Predictably, those smugly comfortable enough to identify with the 1% or nervously civil enough to abhor confrontations of any nature tend to criticize the occupiers. Nevertheless, despite the toilet humor and other slurs, these are not simply “tattooed freaks, hippies, druggies and losers.”
To be fair, some figures from the left of the political spectrum have commented on the courage of the occupiers, comparing the indignation of the occupy protesters to the efforts and ideals of the civil rights marchers and draft card burners of the 1960’s.
Similarities between the two groups are not far-fetched. The protesters are dominantly young (although certainly not exclusively so—96 year-old Pete Seeger, the old folk singer of the Vietnam era, participated in the New York protest just the other day). As such, they have (and had) a greater stake in the future than their elders do.
Both groups exhibit legitimate grievances. Although in the 1960s youth were financially probably better off than any generation before or since, the society they were inheriting was immensely flawed.
Various and vicious forms of racism vividly illustrated a nation’s hypocritical unwillingness to live up to expressed ideals of human rights.
The Vietnam War, including the usual wartime corruption (rigged contracts, vast appropriations to the military-industrial complex, etc.) was just another way to die for your country rather than live for it.
Tied to these were the newly publicized issues of ecocide, made vivid by Rachel Carson’s Silent Spring, industrial pollution of rivers and streams and irresponsible manufacturing practices highlighted in Ralph Nader’s consumer classics Unsafe at Any Speed and The Chemical Feast.
These were real grievances, and it was the courage and determination of protesters, as well as the analysis and participation of intellectuals like Nader and Martin Luther King Jr. that led to such landmark legislation as America’s Civil Rights Act, the establishment of the Environmental Protection Agency, and the Clean Air Act, as well as a host of similar legislation in industrial countries around the world.
So, what are the grievances of the occupiers? First is the nearly fantastic growth in economic inequality within society, most evident in the United States but also clearly problematic in Canada and Europe. Even conservative think tanks, as well as publications such as The Globe and Mail comment on this trend with concern.

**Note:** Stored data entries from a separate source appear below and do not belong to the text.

File: src/rtl/uart_pkg.sv
// Shared types and constants for the UART receive path.
package uart_pkg;

  localparam int unsigned DEFAULT_PERIOD = 10417;
  localparam int unsigned DATA_BITS      = 8;

  typedef enum logic [2:0] {
    s_IDLE,
    s_START,
    s_DATA,
    s_STOP,
    s_WAIT
  } rx_state_t;

endpackage

File: src/rtl/uart_sync2.sv
// Two-flop synchroniser for an asynchronous, idle-high input; resets to 1.
module uart_sync2 (
  input  logic clk,
  input  logic rst,
  input  logic async_i,
  output logic sync_o
);

  logic meta_q;
  logic sync_q;

  always_ff @(posedge clk) begin
    if (rst) begin
      meta_q <= 1'b1;
      sync_q <= 1'b1;
    end else begin
      meta_q <= async_i;
      sync_q <= meta_q;
    end
  end

  assign sync_o = sync_q;

endmodule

What are we to make of a society in which average income for the top .01% of families is over $27,000,000 per year and the average income for the bottom 90% of families is just over $30,000 per year? How fair is a society in which the richest 10% control 2/3 of the country’s net worth (the top 1% controlling more than the bottom 90%)?
Young people in the US have watched as bankers and corrupted politicians have gamed the system, creating a world in which fraud is rewarded and hard work may lead nowhere but to unemployment, foreclosures and bankruptcy.
In Canada, ongoing changes to the tax system continue to generate higher capital income (dividends and capital gains) for those already wealthy, an opportunity less affluent Canadians simply cannot take advantage of. (People tend to pay their rent and eat before buying stocks.)
Housing continues to rise in price at a faster rate than the wages available to buy it. Adjusted for inflation, real average incomes in Canada have risen about 5% since the 1970’s, but housing prices have risen over 75% (nearly 150% here in BC).
Environmentally, politicians throughout North America blithely ignore such ominous warnings as incipient peak oil and ongoing climate change, apparently content to transfer the rising costs of these challenges to the next generation. Few young people in their right minds would not object to “the system” as it now operates.
In large measure, the grifters have created the “system.” No wonder there’s rage against the machine. It will be instructive to see how this plays out.
Al Lehmann is a teacher living in Terrace, BC.